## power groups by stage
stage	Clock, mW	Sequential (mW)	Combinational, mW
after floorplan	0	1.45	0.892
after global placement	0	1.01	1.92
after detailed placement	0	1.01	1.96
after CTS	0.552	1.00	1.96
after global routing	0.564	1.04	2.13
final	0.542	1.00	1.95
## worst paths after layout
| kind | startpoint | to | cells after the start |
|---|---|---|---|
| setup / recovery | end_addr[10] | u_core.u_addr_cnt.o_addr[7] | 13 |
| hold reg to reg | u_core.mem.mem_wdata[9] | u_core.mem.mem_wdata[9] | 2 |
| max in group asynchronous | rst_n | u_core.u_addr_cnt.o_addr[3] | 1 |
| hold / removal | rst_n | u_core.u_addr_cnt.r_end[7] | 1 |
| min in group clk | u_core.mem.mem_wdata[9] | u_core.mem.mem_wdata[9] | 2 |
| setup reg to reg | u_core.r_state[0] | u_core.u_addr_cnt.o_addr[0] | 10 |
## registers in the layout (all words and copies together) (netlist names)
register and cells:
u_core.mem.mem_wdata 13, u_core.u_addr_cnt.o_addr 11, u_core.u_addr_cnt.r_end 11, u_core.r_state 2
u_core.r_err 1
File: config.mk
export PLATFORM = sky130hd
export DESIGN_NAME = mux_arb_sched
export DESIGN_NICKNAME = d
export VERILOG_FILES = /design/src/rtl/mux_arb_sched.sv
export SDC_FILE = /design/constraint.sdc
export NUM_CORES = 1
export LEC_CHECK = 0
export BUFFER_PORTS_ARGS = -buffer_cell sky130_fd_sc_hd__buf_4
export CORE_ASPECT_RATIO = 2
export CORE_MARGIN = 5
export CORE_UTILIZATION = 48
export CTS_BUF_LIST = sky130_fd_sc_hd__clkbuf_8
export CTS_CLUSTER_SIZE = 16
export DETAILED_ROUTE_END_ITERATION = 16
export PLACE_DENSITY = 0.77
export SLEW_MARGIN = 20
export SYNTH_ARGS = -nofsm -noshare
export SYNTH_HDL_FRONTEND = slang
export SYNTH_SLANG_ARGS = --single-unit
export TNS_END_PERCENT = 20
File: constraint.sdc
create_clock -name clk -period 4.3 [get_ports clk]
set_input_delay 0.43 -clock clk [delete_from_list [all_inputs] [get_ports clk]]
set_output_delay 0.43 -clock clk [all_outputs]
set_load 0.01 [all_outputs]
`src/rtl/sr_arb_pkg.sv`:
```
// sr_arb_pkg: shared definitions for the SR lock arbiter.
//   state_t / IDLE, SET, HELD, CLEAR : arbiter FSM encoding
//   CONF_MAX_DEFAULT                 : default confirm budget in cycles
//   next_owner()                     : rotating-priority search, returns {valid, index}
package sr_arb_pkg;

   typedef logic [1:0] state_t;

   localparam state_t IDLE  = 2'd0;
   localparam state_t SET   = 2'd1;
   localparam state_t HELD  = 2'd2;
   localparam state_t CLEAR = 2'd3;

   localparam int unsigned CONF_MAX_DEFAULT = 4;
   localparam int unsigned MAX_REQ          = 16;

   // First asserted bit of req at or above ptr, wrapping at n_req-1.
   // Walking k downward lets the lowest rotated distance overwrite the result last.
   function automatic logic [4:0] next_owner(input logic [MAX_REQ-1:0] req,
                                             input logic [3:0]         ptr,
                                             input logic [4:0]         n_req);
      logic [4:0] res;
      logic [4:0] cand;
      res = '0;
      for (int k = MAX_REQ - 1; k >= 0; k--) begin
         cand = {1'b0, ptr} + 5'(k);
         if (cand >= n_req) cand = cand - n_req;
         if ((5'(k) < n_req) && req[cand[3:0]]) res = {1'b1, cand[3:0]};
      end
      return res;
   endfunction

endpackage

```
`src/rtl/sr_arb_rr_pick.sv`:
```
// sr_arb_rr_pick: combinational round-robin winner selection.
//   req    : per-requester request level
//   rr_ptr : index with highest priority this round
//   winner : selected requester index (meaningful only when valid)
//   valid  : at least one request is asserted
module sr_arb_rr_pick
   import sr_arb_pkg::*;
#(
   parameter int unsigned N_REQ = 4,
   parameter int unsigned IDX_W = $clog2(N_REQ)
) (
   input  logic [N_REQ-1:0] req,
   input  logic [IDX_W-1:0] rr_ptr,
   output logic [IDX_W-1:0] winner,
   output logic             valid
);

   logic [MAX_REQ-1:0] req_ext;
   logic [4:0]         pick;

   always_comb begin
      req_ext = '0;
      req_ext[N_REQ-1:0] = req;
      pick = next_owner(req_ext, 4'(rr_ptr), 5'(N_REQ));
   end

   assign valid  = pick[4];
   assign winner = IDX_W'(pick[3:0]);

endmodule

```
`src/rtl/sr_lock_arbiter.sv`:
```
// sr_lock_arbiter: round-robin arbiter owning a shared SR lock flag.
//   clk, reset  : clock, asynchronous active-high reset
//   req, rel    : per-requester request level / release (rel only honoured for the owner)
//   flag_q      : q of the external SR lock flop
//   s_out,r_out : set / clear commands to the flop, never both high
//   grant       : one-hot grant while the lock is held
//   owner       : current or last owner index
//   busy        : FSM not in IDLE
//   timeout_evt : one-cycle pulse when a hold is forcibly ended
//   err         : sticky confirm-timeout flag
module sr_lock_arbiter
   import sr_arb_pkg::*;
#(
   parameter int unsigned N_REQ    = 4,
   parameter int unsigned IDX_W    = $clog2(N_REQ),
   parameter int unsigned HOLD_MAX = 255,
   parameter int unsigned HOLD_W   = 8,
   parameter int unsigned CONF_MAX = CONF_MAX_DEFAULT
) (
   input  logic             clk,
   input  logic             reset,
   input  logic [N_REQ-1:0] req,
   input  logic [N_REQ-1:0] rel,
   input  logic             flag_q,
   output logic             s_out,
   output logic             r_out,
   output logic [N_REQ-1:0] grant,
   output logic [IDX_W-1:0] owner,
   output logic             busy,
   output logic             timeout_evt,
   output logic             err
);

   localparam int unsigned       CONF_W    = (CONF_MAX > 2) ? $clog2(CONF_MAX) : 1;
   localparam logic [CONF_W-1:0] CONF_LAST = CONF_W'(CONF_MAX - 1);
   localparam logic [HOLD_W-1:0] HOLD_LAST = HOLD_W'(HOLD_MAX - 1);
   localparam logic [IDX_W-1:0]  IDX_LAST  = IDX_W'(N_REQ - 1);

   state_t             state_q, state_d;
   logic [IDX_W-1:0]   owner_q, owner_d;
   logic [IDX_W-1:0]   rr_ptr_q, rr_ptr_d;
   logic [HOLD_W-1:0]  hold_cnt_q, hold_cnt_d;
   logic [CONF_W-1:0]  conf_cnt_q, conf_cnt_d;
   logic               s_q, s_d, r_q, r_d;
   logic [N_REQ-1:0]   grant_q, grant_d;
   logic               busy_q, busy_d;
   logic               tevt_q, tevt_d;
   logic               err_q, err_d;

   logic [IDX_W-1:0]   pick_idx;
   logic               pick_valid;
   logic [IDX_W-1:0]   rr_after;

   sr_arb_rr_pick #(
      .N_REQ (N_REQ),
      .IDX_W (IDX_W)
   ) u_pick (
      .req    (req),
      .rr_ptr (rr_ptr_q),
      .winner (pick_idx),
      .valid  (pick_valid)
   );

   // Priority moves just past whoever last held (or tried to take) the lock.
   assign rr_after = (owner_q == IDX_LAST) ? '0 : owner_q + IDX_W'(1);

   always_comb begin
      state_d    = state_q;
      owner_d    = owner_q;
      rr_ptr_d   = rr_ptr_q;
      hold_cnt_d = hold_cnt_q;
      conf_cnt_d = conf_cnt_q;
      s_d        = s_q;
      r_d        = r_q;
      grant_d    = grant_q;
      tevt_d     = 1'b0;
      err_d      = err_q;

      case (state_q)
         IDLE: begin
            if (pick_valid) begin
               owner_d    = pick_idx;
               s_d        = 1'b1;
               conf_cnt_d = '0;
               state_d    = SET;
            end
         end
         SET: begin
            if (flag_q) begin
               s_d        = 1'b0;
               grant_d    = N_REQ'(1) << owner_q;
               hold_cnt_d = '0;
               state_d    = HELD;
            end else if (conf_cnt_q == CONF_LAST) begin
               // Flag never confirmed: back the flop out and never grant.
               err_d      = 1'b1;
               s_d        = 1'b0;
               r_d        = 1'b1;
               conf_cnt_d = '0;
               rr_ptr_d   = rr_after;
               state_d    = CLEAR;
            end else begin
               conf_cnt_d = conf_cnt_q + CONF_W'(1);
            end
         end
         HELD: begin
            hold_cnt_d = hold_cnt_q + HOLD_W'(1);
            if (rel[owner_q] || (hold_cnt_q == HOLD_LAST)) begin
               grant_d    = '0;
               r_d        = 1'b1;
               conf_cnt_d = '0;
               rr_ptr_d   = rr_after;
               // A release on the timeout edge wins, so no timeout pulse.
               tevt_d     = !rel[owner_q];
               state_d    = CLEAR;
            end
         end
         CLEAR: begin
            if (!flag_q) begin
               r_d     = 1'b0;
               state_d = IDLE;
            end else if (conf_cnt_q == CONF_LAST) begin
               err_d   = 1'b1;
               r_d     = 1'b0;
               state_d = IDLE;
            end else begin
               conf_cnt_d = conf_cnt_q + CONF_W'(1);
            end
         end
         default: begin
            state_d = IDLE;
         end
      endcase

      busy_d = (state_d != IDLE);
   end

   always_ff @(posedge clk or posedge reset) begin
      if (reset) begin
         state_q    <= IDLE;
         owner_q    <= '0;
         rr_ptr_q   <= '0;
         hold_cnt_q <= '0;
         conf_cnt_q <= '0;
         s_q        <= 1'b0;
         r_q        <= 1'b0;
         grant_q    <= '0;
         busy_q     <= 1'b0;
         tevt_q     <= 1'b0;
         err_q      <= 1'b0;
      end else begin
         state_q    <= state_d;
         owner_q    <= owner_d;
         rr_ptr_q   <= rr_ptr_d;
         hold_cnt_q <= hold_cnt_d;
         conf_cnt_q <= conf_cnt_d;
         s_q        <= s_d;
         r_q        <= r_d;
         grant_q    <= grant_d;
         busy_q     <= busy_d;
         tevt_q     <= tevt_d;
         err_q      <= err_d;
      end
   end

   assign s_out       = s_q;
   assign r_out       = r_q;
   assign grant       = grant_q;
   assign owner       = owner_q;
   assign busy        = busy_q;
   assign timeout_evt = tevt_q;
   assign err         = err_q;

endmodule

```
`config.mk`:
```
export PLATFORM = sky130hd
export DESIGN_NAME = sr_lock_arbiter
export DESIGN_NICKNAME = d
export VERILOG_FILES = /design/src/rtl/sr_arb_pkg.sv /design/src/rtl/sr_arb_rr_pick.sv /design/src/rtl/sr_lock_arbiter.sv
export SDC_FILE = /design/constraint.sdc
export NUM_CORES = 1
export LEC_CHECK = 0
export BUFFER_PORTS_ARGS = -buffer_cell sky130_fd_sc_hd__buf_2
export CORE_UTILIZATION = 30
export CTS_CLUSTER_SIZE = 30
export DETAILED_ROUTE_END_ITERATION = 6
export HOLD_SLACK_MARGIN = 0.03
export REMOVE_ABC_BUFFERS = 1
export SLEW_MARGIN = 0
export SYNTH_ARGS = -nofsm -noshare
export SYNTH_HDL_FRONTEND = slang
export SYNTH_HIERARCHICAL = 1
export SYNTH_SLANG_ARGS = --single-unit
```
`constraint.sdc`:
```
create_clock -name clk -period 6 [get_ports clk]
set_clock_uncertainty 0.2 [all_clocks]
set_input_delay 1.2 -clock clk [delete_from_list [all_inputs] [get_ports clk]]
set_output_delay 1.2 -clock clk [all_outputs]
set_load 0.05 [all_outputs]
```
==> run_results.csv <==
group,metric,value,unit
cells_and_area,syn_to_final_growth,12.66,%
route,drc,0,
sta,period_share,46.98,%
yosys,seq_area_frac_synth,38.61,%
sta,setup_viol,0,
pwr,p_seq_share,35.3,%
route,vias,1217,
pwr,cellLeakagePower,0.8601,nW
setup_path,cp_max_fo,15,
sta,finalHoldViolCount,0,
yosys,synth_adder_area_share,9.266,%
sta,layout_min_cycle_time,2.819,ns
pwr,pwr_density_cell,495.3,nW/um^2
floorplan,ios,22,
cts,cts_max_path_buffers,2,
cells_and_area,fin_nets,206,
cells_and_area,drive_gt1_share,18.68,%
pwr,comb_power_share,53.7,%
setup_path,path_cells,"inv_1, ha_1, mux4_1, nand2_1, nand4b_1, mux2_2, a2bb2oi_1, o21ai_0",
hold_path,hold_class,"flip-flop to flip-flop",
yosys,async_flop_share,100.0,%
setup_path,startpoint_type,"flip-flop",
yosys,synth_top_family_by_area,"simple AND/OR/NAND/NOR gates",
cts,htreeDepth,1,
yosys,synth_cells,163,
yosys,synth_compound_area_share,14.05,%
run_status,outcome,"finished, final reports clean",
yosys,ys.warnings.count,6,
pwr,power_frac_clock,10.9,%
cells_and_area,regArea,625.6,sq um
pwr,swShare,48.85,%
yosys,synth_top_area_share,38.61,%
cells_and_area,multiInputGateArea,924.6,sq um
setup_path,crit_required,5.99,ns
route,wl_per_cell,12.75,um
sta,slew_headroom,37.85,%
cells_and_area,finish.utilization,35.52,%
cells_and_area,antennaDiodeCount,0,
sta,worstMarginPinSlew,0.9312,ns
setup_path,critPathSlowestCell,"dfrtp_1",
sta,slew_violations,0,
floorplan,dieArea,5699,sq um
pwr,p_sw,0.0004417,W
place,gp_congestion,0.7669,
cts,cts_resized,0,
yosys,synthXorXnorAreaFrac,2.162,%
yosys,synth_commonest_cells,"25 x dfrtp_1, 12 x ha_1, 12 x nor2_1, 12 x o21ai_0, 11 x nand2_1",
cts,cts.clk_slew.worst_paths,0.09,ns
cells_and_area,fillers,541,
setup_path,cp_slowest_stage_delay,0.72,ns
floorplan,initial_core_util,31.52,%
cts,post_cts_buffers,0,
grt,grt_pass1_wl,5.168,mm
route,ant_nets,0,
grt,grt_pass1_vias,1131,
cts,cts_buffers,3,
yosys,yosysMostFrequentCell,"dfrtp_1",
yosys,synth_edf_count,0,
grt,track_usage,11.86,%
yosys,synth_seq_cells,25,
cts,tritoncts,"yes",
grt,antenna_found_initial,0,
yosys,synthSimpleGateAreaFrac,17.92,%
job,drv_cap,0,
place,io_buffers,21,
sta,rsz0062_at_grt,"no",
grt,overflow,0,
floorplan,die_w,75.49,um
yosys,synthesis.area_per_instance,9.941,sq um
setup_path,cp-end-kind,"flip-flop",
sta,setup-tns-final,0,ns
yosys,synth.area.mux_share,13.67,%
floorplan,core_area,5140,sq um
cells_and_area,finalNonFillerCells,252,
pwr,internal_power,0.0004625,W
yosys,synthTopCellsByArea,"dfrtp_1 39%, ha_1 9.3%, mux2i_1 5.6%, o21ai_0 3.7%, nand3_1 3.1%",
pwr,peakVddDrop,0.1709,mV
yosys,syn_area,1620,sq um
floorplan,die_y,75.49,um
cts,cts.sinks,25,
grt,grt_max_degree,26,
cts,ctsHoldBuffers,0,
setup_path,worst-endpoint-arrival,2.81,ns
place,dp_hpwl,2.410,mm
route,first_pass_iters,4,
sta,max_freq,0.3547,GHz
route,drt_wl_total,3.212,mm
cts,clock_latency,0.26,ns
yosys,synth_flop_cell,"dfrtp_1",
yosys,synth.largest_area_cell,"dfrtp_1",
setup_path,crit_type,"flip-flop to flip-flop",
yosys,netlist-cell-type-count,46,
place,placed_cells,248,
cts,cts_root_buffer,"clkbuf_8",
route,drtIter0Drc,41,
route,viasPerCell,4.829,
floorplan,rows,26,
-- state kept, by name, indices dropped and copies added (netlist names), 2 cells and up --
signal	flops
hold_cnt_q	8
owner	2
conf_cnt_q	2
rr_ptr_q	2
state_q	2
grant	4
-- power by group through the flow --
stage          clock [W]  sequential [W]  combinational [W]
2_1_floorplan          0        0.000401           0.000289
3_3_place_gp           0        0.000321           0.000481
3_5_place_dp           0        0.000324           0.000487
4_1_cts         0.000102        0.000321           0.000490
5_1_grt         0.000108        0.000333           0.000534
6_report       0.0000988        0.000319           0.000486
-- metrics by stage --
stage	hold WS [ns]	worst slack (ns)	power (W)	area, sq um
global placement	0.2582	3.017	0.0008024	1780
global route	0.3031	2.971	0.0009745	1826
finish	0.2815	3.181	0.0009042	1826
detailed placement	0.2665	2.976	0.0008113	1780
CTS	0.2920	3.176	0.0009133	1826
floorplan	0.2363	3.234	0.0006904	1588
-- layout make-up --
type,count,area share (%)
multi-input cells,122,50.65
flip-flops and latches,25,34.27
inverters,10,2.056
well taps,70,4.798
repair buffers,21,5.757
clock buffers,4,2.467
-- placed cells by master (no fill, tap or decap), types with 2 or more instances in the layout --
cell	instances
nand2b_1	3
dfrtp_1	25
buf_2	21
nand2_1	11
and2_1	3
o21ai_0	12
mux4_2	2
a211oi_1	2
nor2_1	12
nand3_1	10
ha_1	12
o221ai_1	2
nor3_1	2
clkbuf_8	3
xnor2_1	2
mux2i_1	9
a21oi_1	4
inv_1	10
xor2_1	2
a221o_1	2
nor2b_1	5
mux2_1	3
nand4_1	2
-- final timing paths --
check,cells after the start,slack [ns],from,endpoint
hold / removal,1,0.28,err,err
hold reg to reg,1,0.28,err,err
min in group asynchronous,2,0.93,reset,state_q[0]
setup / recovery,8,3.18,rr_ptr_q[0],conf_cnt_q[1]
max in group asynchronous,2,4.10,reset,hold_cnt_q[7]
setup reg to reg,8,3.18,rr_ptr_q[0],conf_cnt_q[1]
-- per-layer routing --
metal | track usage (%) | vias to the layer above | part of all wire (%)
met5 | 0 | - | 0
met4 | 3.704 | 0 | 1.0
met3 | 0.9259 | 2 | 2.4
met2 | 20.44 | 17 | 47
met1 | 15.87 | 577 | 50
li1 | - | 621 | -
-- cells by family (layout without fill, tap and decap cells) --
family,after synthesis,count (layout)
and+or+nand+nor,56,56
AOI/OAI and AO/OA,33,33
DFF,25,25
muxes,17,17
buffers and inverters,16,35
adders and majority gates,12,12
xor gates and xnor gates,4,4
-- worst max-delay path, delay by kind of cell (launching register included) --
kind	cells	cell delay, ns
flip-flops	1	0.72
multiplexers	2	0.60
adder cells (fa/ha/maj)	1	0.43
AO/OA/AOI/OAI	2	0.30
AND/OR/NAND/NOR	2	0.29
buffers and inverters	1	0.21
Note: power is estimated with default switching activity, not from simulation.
---------------
- **Work order**
Give back exactly the lines of the listing above that run from the line with "## worst paths after layout" to the line with "reg | u_core.mem.mem_wdata[9] | u_core.mem.mem_wdata[9] | 2 |", inclusive.

- **Solution below**
## worst paths after layout
| kind | startpoint | to | cells after the start |
|---|---|---|---|
| setup / recovery | end_addr[10] | u_core.u_addr_cnt.o_addr[7] | 13 |
| hold reg to reg | u_core.mem.mem_wdata[9] | u_core.mem.mem_wdata[9] | 2 |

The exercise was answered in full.